Southwick officials discuss future sewer connections

SOUTHWICK – DPW Director Randy Brown met with the Open Space and Recreation Committee at the Southwick Town Hall on Wednesday night to discuss the potential of more sewer connections in Southwick.

According to Brown, the Sewer Implementation Committee has created a target list for neighborhoods in town that could have sewers connected. Those neighborhoods include Congamond Road, parts of College Hwy, North Pond Road, Powder Mill Road, Fernwood Road and North Lake Avenue. Currently, there are around 900 sewer connections in Southwick.

Brown noted that the Sewer Implementation Committee sent out a survey to residents seeing if they would like sewers connected in their neighborhood.

DPW Director Randy Brown shows the Open Space and Planning Committee the neighborhoods in Southwick that have sewer connections. (Photo by Greg Fitzpatrick)

“We were just trying to gauge their interest,” said Brown.

Some residents that gave feedback responded that they wouldn’t mind sewers and others wouldn’t care for it. Brown noted to the Open Space and Recreation Committee that he feels cost is the main reason for the lack of interest for more sewers in town as he estimates it could cost $20,000 to install a sewer system in one singular neighborhood. That estimate is based on the research he’s done looking at potential sewer systems on Powder Mill Road, Fernwood Road, and Congamond Road. Brown added that there are several variables involved with sewers, including the number of lots connected, the length of pipeline, the depth of the pipe, whether rock is encountered, and the number of pump stations.
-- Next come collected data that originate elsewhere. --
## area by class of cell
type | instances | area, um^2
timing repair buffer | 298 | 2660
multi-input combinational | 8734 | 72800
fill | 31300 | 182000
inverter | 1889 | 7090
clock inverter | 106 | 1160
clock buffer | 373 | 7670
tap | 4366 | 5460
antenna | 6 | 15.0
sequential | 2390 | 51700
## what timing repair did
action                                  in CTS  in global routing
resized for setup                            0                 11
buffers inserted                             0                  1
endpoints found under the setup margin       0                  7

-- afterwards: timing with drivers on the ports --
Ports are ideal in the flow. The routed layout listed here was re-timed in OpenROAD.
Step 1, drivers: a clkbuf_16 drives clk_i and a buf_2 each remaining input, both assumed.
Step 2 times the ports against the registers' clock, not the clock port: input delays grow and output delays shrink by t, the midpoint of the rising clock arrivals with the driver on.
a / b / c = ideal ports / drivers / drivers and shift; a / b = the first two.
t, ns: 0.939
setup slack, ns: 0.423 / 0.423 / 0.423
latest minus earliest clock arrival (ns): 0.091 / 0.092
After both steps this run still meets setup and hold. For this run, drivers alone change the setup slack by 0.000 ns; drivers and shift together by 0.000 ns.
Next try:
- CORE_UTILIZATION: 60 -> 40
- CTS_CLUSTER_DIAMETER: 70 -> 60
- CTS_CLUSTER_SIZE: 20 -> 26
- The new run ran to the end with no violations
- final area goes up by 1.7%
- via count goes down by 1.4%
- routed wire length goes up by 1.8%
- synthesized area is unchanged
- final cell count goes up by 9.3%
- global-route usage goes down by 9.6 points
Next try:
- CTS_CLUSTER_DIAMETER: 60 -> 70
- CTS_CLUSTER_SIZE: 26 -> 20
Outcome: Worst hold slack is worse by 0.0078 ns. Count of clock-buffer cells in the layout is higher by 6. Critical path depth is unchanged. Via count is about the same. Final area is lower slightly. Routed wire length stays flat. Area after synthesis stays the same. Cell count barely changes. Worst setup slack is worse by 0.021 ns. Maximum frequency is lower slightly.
Source: an optimization exercise on an open RTL-to-GDS flow (aim: small area, a short achievable clock period and few clock cycles). Production flows keep margins and buffers that such runs may drop.
RTL that was checked went through simulation tests only; none was proved equivalent to the original.
For run 2, only the layout was checked, not whether the RTL still works.

==> flow/design.v, too long to show whole: its modules and the start of the top module <==
// module mul_stage1: 987 lines
// module mul_stage2: 338 lines
// module add3: 4 lines
// module add2: 4 lines
// module mac_engine: 16 lines
// module attn_top: 189 lines
module attn_top (
  input  logic clk,
  input  logic reset_n,
  input  logic dut_valid,
  output logic dut_ready,
  output logic [16-1:0] sram_input_read_address,
  input  logic [32-1:0] sram_input_read_data,
  output logic [16-1:0] sram_weight_read_address,
  input  logic [32-1:0] sram_weight_read_data,
  output logic [16-1:0] sram_result_read_address,
  input  logic [32-1:0] sram_result_read_data,
  output logic                    sram_result_write_enable,
  output logic [16-1:0] sram_result_write_address,
  output logic [32-1:0] sram_result_write_data,
  output logic [16-1:0] sram_scratchpad_read_address,
  input  logic [32-1:0] sram_scratchpad_read_data,
  output logic                    sram_scratchpad_write_enable,
  output logic [16-1:0] sram_scratchpad_write_address,
  output logic [32-1:0] sram_scratchpad_write_data
);
  // ...
==> flow/flow/run.sh <==
#!/bin/bash
set -euo pipefail
export BUFFER_PORTS_ARGS="-buffer_cell sky130_fd_sc_hd__buf_1"
export SETUP_SLACK_MARGIN=11.7
bash standard.sh > standard.log 2>&1
==> flow/standard.sh <==
#!/bin/bash
# synth_recipe.tcl (not shown) runs the flow's synth.tcl, then flattens the netlist and writes it again
# the make line also repeats each setting of config.mk as NAME=value (left out here)
make -C /OpenROAD-flow-scripts/flow DESIGN_CONFIG=/design/flow/config.mk WORK_HOME=/design/flow/orfs CLKGATE_MAP_FILE= SYNTH_SCRIPT=/design/flow/synth_recipe.tcl "${@:-finish}"
==> flow/config.mk <==
export PLATFORM = sky130hd
export DESIGN_NAME = attn_top
export DESIGN_NICKNAME = attn_top
export VERILOG_FILES = /design/flow/design.v
export SDC_FILE = /design/flow/constraint.sdc
export NUM_CORES = 4
export LEC_CHECK = 0
export ABC_AREA = 1
export CAP_MARGIN = 20
export CORE_MARGIN = 2
export CORE_UTILIZATION = 60
export CTS_CLUSTER_DIAMETER = 100
export CTS_CLUSTER_SIZE = 24
export SLEW_MARGIN = 20
==> flow/constraint.sdc <==
create_clock -name core_clock -period 16.0 [get_ports {clk}]
set_input_delay 3.2000 -clock core_clock [delete_from_list [all_inputs] [get_ports {clk}]]
set_output_delay 3.2000 -clock core_clock [all_outputs]
set_load 0.01 [all_outputs]
Source: an optimization exercise on an open RTL-to-GDS flow (aim: a short achievable clock period and few clock cycles). Production flows keep margins and buffers that such runs may drop. The RTL was checked by simulation tests, not by an equivalence proof against the original design. Power is estimated from default activity; no workload was simulated.

$ cat design/flow/config.mk
export PLATFORM = sky130hd
export DESIGN_NAME = roi_crop_mosaic_address_gen_core
export DESIGN_NICKNAME = roi_crop_mosaic_address_gen_core
export VERILOG_FILES = /design/flow/design.v
export SDC_FILE = /design/flow/constraint.sdc
export NUM_CORES = 4
export LEC_CHECK = 0
export CAP_MARGIN = 20
export CORE_MARGIN = 2
export CORE_UTILIZATION = 50
export CTS_CLUSTER_DIAMETER = 100
export CTS_CLUSTER_SIZE = 24
export SLEW_MARGIN = 20
$ cat design/flow/constraint.sdc
create_clock -name core_clock -period 10.0 [get_ports {clk}]
set_input_delay 2.0000 -clock core_clock [delete_from_list [all_inputs] [get_ports {clk}]]
set_output_delay 2.0000 -clock core_clock [all_outputs]
set_load 0.01 [all_outputs]
$ cat design/flow/design.v
package rcmag_pkg;
    localparam int MAX_REGIONS = 200;
    localparam int ADDR_W      = 27;
    localparam logic [1:0] T_FRAME  = 2'd0;
    localparam logic [1:0] T_REGION = 2'd1;
    localparam logic [1:0] T_DROP   = 2'd2;
    localparam logic [1:0] KIND_TOP_LEFT = 2'd0;
    localparam logic [1:0] KIND_LUMA     = 2'd1;
    localparam logic [1:0] KIND_CHROMA   = 2'd2;
    localparam logic [1:0] KIND_CLEAR    = 2'd3;
endpackage
module rcmag_mac (
    input  logic [16:0] tab_a,
    input  logic [16:0] tab_b,
    output logic [20:0] res
);
    assign res = {4'd0, tab_a} + {tab_b, 4'd0};
endmodule
module rcmag_ctrl (
    input  logic          clk,
    input  logic          rst_n,
    input  logic [12:0]   cfg_w,
    input  logic [12:0]   cfg_h,
    input  logic [4:0]    cfg_scx,
    input  logic [4:0]    cfg_scy,
    input  logic [6:0]    cfg_cols,       
    input  logic [12:0]   cfg_nslots,     
    input  logic [14:0]   cfg_w3,         
    input  logic          i_v,
    input  logic          i_act,
    input  logic [47:0]   i_data,
    output logic          r_v,
    output logic          r_emit,         
    output logic          r_rows,         
    output logic [1:0]    r_kind,
    output logic          r_last,
    output logic [7:0]    r_slot,
    output logic [15:0]   r_tlx,
    output logic [15:0]   r_tly,
    output logic [26:0]   r_ls,
    output logic [26:0]   r_ld,
    output logic [26:0]   r_cs,
    output logic [26:0]   r_cd,
    output logic [5:0]    r_len,
    output logic [5:0]    r_nrows,
    output logic          r_y0odd
);
    function automatic logic [14:0] wmul(input logic [1:0] d, input logic [12:0] w,
                                         input logic [14:0] w3);
        case (d)
            2'd0: wmul = 15'd0;
            2'd1: wmul = {2'd0, w};
            2'd2: wmul = {1'b0, w, 1'b0};
            default: wmul = w3;
        endcase
    endfunction
    logic [7:0] cnt_reg;
    logic [5:0] col_reg, row_reg;
    logic [6:0] col_inc;
    logic       region_ok;
    assign col_inc   = {1'b0, col_reg} + 7'd1;
    assign region_ok = cnt_reg < 8'(rcmag_pkg::MAX_REGIONS);
    always_ff @(posedge clk or negedge rst_n)
    begin
        if (!rst_n)
        begin
            cnt_reg <= '0;
            col_reg <= '0;
            row_reg <= '0;
        end
        else if (i_v)
        begin
            if (!i_act)
            begin
                cnt_reg <= '0;
                col_reg <= '0;
                row_reg <= '0;
            end
            else if (region_ok)
            begin
                cnt_reg <= cnt_reg + 8'd1;
                if (col_inc >= cfg_cols)
                begin
                    col_reg <= '0;
                    if (row_reg != 6'd63)
                        row_reg <= row_reg + 6'd1;
                end
                else
                    col_reg <= col_inc[5:0];
            end
        end
    end
    logic        b_v;
    logic [1:0]  b_t;
    logic [7:0]  b_slot;
    logic [5:0]  b_col, b_row;
    logic [11:0] b_sx, b_sy;
    logic [12:0] sum_x, sum_y;
    assign sum_x = {1'b0, i_data[11:0]} + {1'b0, i_data[23:12]};
    assign sum_y = {1'b0, i_data[35:24]} + {1'b0, i_data[47:36]};
    always_ff @(posedge clk or negedge rst_n)
        if (!rst_n) b_v <= 1'b0;
        else        b_v <= i_v;
    always_ff @(posedge clk)
    begin
        b_t    <= !i_act ? rcmag_pkg::T_FRAME : (region_ok ? rcmag_pkg::T_REGION : rcmag_pkg::T_DROP);
        b_slot <= cnt_reg;
        b_col  <= col_reg;
        b_row  <= row_reg;
        b_sx   <= sum_x[12:1];
        b_sy   <= sum_y[12:1];
    end
    logic        c_v;
    logic [1:0]  c_t;
    logic [7:0]  c_slot;
    logic [5:0]  c_col;
    logic [9:0]  c_rclo, c_rchi;
    logic [14:0] c_xlo, c_ylo;
    logic [13:0] c_xhi, c_yhi;
    always_ff @(posedge clk or negedge rst_n)
        if (!rst_n) c_v <= 1'b0;
        else        c_v <= b_v;
    always_ff @(posedge clk)
    begin
        c_t    <= b_t;
        c_slot <= b_slot;
        c_col  <= b_col;
        c_rclo <= 10'(b_row[2:0] * cfg_cols);
        c_rchi <= 10'(b_row[5:3] * cfg_cols);
        c_xlo  <= 15'(b_sx * cfg_scx[2:0]);
        c_xhi  <= 14'(b_sx * cfg_scx[4:3]);
        c_ylo  <= 15'(b_sy * cfg_scy[2:0]);
        c_yhi  <= 14'(b_sy * cfg_scy[4:3]);
    end
    logic        d_v;
    logic [1:0]  d_t;
    logic [7:0]  d_slot;
    logic [5:0]  d_col;
    logic        d_room;
    logic [16:0] d_cx, d_cy;
    logic [12:0] d_rc;
    always_ff @(posedge clk or negedge rst_n)
        if (!rst_n) d_v <= 1'b0;
        else        d_v <= c_v;
    always_ff @(posedge clk)
    begin
        d_t    <= c_t;
        d_slot <= c_slot;
        d_col  <= c_col;
        d_room <= {5'd0, c_slot} < cfg_nslots;
        d_cx   <= {2'd0, c_xlo} + {c_xhi, 3'd0};
        d_cy   <= {2'd0, c_ylo} + {c_yhi, 3'd0};
        d_rc   <= {3'd0, c_rclo} + {c_rchi, 3'd0};
    end
    logic        e_v;
    logic [1:0]  e_t;
    logic [7:0]  e_slot;
    logic [5:0]  e_col;
    logic [12:0] e_rc;
    logic        e_room;
    logic [16:0] e_x0, e_y0;
    logic [17:0] e_x1r, e_y1r;
    logic [16:0] x0c, y0c;
    assign x0c = (d_cx[16:4] != 13'd0) ? {d_cx[16:4] - 13'd1, d_cx[3:0]} : 17'd0;
    assign y0c = (d_cy[16:4] != 13'd0) ? {d_cy[16:4] - 13'd1, d_cy[3:0]} : 17'd0;
    always_ff @(posedge clk or negedge rst_n)
        if (!rst_n) e_v <= 1'b0;
        else        e_v <= d_v;
    always_ff @(posedge clk)
    begin
        e_t    <= d_t;
        e_slot <= d_slot;
        e_col  <= d_col;
        e_rc   <= d_rc;
        e_room <= d_room;
        e_x0   <= x0c;
        e_y0   <= y0c;
        e_x1r  <= {1'b0, d_cx} + 18'd16;
        e_y1r  <= {1'b0, d_cy} + 18'd16;
    end
    logic        f_v;
    logic [1:0]  f_t;
    logic [7:0]  f_slot;
    logic [5:0]  f_col;
    logic [12:0] f_rc;
    logic        f_active;
    logic [3:0]  f_x0hi, f_y0hi;
    logic [12:0] f_x0, f_y0;
    logic [13:0] f_q;
    logic [17:0] f_x1r, f_y1r;
    logic        f_x1gt, f_y1gt;
    always_ff @(posedge clk or negedge rst_n)
        if (!rst_n) f_v <= 1'b0;
        else        f_v <= e_v;
    always_ff @(posedge clk)
    begin
        f_t      <= e_t;
        f_slot   <= e_slot;
        f_col    <= e_col;
        f_rc     <= e_rc;
        f_active <= e_room && ({4'd0, cfg_w} > e_x0) && ({4'd0, cfg_h} > e_y0);
        f_x0hi   <= e_x0[16:13];
        f_y0hi   <= e_y0[16:13];
        f_x0     <= e_x0[12:0];
        f_y0     <= e_y0[12:0];
        f_q      <= {2'd0, e_y0[12:1]} + {1'b0, cfg_h} + {13'd0, e_y0[0]};
        f_x1r    <= e_x1r;
        f_y1r    <= e_y1r;
        f_x1gt   <= e_x1r > {5'd0, cfg_w};
        f_y1gt   <= e_y1r > {5'd0, cfg_h};
    end
    logic        g_v;
    logic [1:0]  g_t;
    logic [7:0]  g_slot;
    logic        g_active, g_y0odd;
    logic [3:0]  g_x0hi, g_y0hi;
    logic [26:0] g_ld;
    logic [22:0] g_cda;
    logic [12:0] g_x0, g_y0;
    logic [5:0]  g_len, g_nrows;
    logic [16:0] g_sa [0:3];
    logic [16:0] g_sb [0:3];
    logic [5:0]  x1c, y1c;
    logic [15:0] ya, qa;
    assign x1c = f_x1gt ? cfg_w[5:0] : f_x1r[5:0];
    assign y1c = f_y1gt ? cfg_h[5:0] : f_y1r[5:0];
    assign ya  = {3'd0, f_y0};
    assign qa  = {2'd0, f_q};
    always_ff @(posedge clk or negedge rst_n)
        if (!rst_n) g_v <= 1'b0;
        else        g_v <= f_v;
    always_ff @(posedge clk)
    begin
        g_t      <= f_t;
        g_slot   <= f_slot;
        g_active <= f_active;
        g_y0odd  <= f_y0[0];
        g_x0hi   <= f_x0hi;
        g_y0hi   <= f_y0hi;
        g_ld     <= (f_t == rcmag_pkg::T_FRAME) ? {4'd0, cfg_nslots, 10'd0}
                                                : {4'd0, f_rc, 10'd0} + {16'd0, f_col, 5'd0};
        g_cda    <= {1'b0, f_rc, 9'd0} + {12'd0, f_col, 5'd0};
        g_x0     <= f_x0;
        g_y0     <= f_y0;
        g_len    <= x1c - f_x0[5:0];
        g_nrows  <= y1c - f_y0[5:0];
        for (int j = 0; j < 4; j++)
        begin
            g_sa[j] <= {2'd0, wmul(ya[4*j +: 2], cfg_w, cfg_w3)}
                       + {wmul(ya[4*j+2 +: 2], cfg_w, cfg_w3), 2'd0};
            g_sb[j] <= {2'd0, wmul(qa[4*j +: 2], cfg_w, cfg_w3)}
                       + {wmul(qa[4*j+2 +: 2], cfg_w, cfg_w3), 2'd0};
        end
    end
    logic        h_v;
    logic [1:0]  h_t;
    logic [7:0]  h_slot;
    logic        h_active, h_y0odd;
    logic [3:0]  h_x0hi, h_y0hi;
    logic [26:0] h_ld, h_cd;
    logic [12:0] h_x0, h_y0;
    logic [5:0]  h_len, h_nrows;
    logic [20:0] h_a1, h_a2, h_b1, h_b2;
    logic [20:0] a1, a2, b1, b2;
    rcmag_mac u_a1 (.tab_a(g_sa[0]), .tab_b(g_sa[1]), .res(a1));
    rcmag_mac u_a2 (.tab_a(g_sa[2]), .tab_b(g_sa[3]), .res(a2));
    rcmag_mac u_b1 (.tab_a(g_sb[0]), .tab_b(g_sb[1]), .res(b1));
    rcmag_mac u_b2 (.tab_a(g_sb[2]), .tab_b(g_sb[3]), .res(b2));
    always_ff @(posedge clk or negedge rst_n)
        if (!rst_n) h_v <= 1'b0;
        else        h_v <= g_v;
    always_ff @(posedge clk)
    begin
        h_t      <= g_t;
        h_slot   <= g_slot;
        h_active <= g_active;
        h_y0odd  <= g_y0odd;
        h_x0hi   <= g_x0hi;
        h_y0hi   <= g_y0hi;
        h_ld     <= g_ld;
        h_cd     <= {4'd0, g_cda} + {4'd0, cfg_nslots, 10'd0};
        h_x0     <= g_x0;
        h_y0     <= g_y0;
        h_len    <= g_len;
        h_nrows  <= g_nrows;
        h_a1     <= a1;
        h_a2     <= a2;
        h_b1     <= b1;
        h_b2     <= b2;
    end
    logic        is_frame, is_region;
    assign is_frame  = h_t == rcmag_pkg::T_FRAME;
    assign is_region = h_t == rcmag_pkg::T_REGION;
    assign r_v     = h_v;
    assign r_emit  = is_frame || is_region;
    assign r_rows  = is_region && h_active;
    assign r_kind  = is_frame ? rcmag_pkg::KIND_CLEAR : rcmag_pkg::KIND_TOP_LEFT;
    assign r_last  = is_frame || !h_active;
    assign r_slot  = is_frame ? 8'd0 : h_slot;
    assign r_tlx   = is_frame ? 16'd0 : (h_x0hi[3] ? 16'hFFFF : {h_x0hi[2:0], h_x0});
    assign r_tly   = is_frame ? 16'd0 : (h_y0hi[3] ? 16'hFFFF : {h_y0hi[2:0], h_y0});
    assign r_ls    = 27'({6'd0, h_a1} + {h_a2, 8'd0} + {14'd0, h_x0});
    assign r_cs    = 27'({6'd0, h_b1} + {h_b2, 8'd0} + {14'd0, h_x0});
    assign r_ld    = h_ld;
    assign r_cd    = h_cd;
    assign r_len   = h_len;
    assign r_nrows = h_nrows;
    assign r_y0odd = h_y0odd;
endmodule
Source: an optimization exercise on an open RTL-to-GDS flow (aim: small area and few clock cycles per item). Production flows keep margins and buffers that such runs may drop.
In this exercise RTL edits were held to simulation tests only and were not proved equivalent to the original.

## nickel
## yuv420_crop_rotate_mirror_address
module yuv420_crop_rotate_mirror_address (
  input  logic                                 clk,
  input  logic                                 rst_n,
  input  logic                                 cfg_psel,
  input  logic                                 cfg_penable,
  input  logic                                 cfg_pwrite,
  input  logic [yuvcrm_pkg::CFG_ADDR_W-1:0]    cfg_paddr,
  input  logic [yuvcrm_pkg::CFG_DATA_W-1:0]    cfg_pwdata,
  output logic [yuvcrm_pkg::CFG_DATA_W-1:0]    cfg_prdata,
  output logic                                 cfg_pready,
  input  logic                                 in_tvalid,
  output logic                                 in_tready,
  input  logic [31:0]                          in_tdata,   
  input  logic [yuvcrm_pkg::PLANE_W-1:0]       in_tuser,   
  output logic                                 out_tvalid,
  input  logic                                 out_tready,
  output logic [31:0]                          out_tdata,  
  output logic [yuvcrm_pkg::PLANE_W-1:0]       out_tuser   
);
For scale: about 1,300 cells after synthesis, roughly 170 flip-flops.
clock: 6.0 ns
lec_check: 0
cap_margin: 20
core_margin: 2
core_utilization: 40
cts_buf_list: sky130_fd_sc_hd__clkbuf_8
slew_margin: 20
standard.sh (not shown) runs the stock make flow with config.mk's settings and CLKGATE_MAP_FILE= SYNTH_SCRIPT=/design/flow/synth_recipe.tcl, a recipe that flattens the netlist after the stock synthesis.
==> flow/flow/run.sh <==
#!/bin/bash
# The standard layout (the standard.sh: ORFS synthesis through finish), with one
# change: the buffers that placement puts on every input and output port are the
# platform's smallest plain buffer instead of the cell buffer_ports picks by itself.
set -euo pipefail
export BUFFER_PORTS_ARGS="-buffer_cell sky130_fd_sc_hd__buf_1"
bash standard.sh > standard.log 2>&1
Testbench counts of nickel, summed over its fixed seeds: cycles 58,814, items 58,788.
> inputs changed (nickel -> zinc)
# nickel
export LEC_CHECK = 0
export CAP_MARGIN = 20
export CORE_MARGIN = 2
export CORE_UTILIZATION = 40
export CTS_BUF_LIST = sky130_fd_sc_hd__clkbuf_8
export SLEW_MARGIN = 20
create_clock -name core_clock -period 6.0 [get_ports {clk}]
# zinc
export LEC_CHECK = 0
export ABC_AREA = 1
export CAP_MARGIN = 20
export CORE_MARGIN = 2
export CORE_UTILIZATION = 40
export CTS_BUF_LIST = sky130_fd_sc_hd__clkbuf_8
export SLEW_MARGIN = 20
create_clock -name core_clock -period 6.0 [get_ports {clk}]
==> flow/flow/run.sh <==
#!/bin/bash
# The standard layout (the standard.sh: ORFS synthesis through finish), with two
# changes: the buffers that placement puts on every input and output port are the
# platform's smallest plain buffer instead of the cell buffer_ports picks by itself, and
# after global routing ORFS's power recovery resizes gates off the critical paths down.
set -euo pipefail
export BUFFER_PORTS_ARGS="-buffer_cell sky130_fd_sc_hd__buf_1"
export RECOVER_POWER=100
bash standard.sh > standard.log 2>&1
### Flow results
| zinc | all stages done | FAIL | capacitance limit, slew limit |
Changes observed in zinc relative to nickel: synthesized instance count went up; met2 layer wire length in the routed design roughly the same; global-route wire length before repair increased 2.5 mm; layout net count moved up; wire length after detailed routing increased 6.2%.
Going from nickel to zinc, detail-routed via count per cell went down, post-layout worst setup margin went down, placed instance area went down.
Edits applied to the flow inputs when going from zinc to ember:
==> flow/flow/run.sh <==
#!/bin/bash
# The standard layout (the standard.sh: ORFS synthesis through finish), with one
# change: the buffers that placement puts on every input and output port are the
# platform's smallest plain buffer instead of the cell buffer_ports picks by itself.
set -euo pipefail
export BUFFER_PORTS_ARGS="-buffer_cell sky130_fd_sc_hd__buf_1"
bash standard.sh > standard.log 2>&1
==> run notes <==
Summary of ember over zinc: clock period minus final worst setup slack held; post-synthesis instance area held.
Changes observed in ember relative to zinc: register-to-register slack ~0 delta; total routed wirelength comparable.
Compared with zinc, ember ends up with more cell area.
In summary, ember completed successfully, with a layout that passed the timing, design-rule and antenna checks.
| zinc | all stages done | FAIL | capacitance limit, slew limit |
Going from zinc to ember, count of nets after finishing essentially unchanged, post-route fraction of the period consumed by the critical path essentially unchanged, worst clock skew essentially unchanged.
Input-level comparison between willow and ember:
# ember
export LEC_CHECK = 0
export ABC_AREA = 1
export CAP_MARGIN = 20
export CORE_MARGIN = 2
export CORE_UTILIZATION = 40
export CTS_BUF_LIST = sky130_fd_sc_hd__clkbuf_8
export SLEW_MARGIN = 20
create_clock -name core_clock -period 6.0 [get_ports {clk}]
# willow
export LEC_CHECK = 0
export CAP_MARGIN = 20
export CORE_MARGIN = 2
export CORE_UTILIZATION = 40
export CTS_BUF_LIST = sky130_fd_sc_hd__clkbuf_8
export SLEW_MARGIN = 20
create_clock -name core_clock -period 6.0 [get_ports {clk}]
==> flow/run.sh (new file) <==
#!/bin/bash
# synth_recipe.tcl (not shown) runs the flow's synth.tcl, then flattens the netlist and writes it again
# the make line also repeats each setting of config.mk as NAME=value (left out here)
make -C /OpenROAD-flow-scripts/flow DESIGN_CONFIG=/design/flow/config.mk WORK_HOME=/design/flow/orfs CLKGATE_MAP_FILE= SYNTH_SCRIPT=/design/flow/synth_recipe.tcl finish
removed: flow/flow/run.sh
removed: flow/standard.sh
[summary]
Sequential share of layout area | willow below ember. Diff ember -> willow | via count | down by a few percent. Of the two values seen for most common cell after layout, fill and taps aside, sky130_fd_sc_hd__inv_1 was produced by willow and sky130_fd_sc_hd__nand2_1 by ember.

-- re-timing with driven ports --
No port has a modelled driver above. Below, the same layouts with a new extraction and two added sets of constraints. Step 1 assumes that a clkbuf_16 drives the clock port and a buf_2 every other input. Step 2 moves the port delays by t, midway between the first and last clock arrival at a register: inputs arrive t later, outputs are due t later. That takes back most of the time a late clock gives input paths. Slacks: ideal ports / drivers / drivers and shift; pairs: ideal ports / drivers.
| run | shift t [ns] | setup WS [ns] | hold slack, ns | worst setup path at the end | clock arrival spread, ns |
|---|---|---|---|---|---|
| nickel | 0.540 | 0.278 / 0.278 / 0.278 | 0.426 / 0.426 / 0.426 | register to register | 0.021 / 0.021 |
| zinc | 0.535 | 0.193 / 0.193 / 0.002 | 0.428 / 0.428 / 0.428 | input to register | 0.022 / 0.022 |
| ember | 0.538 | 0.192 / 0.192 / 0.192 | 0.428 / 0.428 / 0.428 | register to register | 0.023 / 0.024 |
| willow | 0.548 | 0.264 / 0.264 / -0.010 | 0.421 / 0.421 / 0.421 | input to register | 0.028 / 0.027 |
With both steps, setup timing fails in willow, where it was met with ideal ports. For willow, which loses most, drivers alone change the setup slack by 0.000 ns; drivers and shift together by -0.274 ns.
Although the amount of grant money being given out from the state and the federal government is decreasing, Brown continues to see if more sewers are possible.

“We’re actively trying,” said Brown. “It’s not a winning battle.”

When discussing the lack of grant money being given out for sewer projects, Brown added that the increasing population of the town could have a negative effect on more potential grant money. The USDA (United States Department of Agriculture) administers a rural development grant for communities that have a population of 10,000 people and Southwick is expected to reach the 10,000 mark in the near future. According to the 2018 U.S. Census estimates, the Southwick population was 9,711.

Open Space and Recreation Committee member Craig Samuelson talked about Southwick’s continued growth and how the possibility of adding more revenue to town like a small hotel could be an option in the future. Samuelson noted that sewers would have to be a part of that project.

“These things (hotels) are virtually impossible without sewers,” said Samuelson.

Samuelson proceeded to ask what the cost of running a sewer line along a business-friendly part of town like College Hwy would be and Brown projects it would cost anywhere from $500 to $600 per foot just to install the pipeline for a sewer system on College Hwy.

The Open Space and Recreation Committee said that they’ll continue to discuss the possibility of adding more sewer systems in town in the future as they’re looking to add the most recent update of sewers to the 2019 Open Space plan.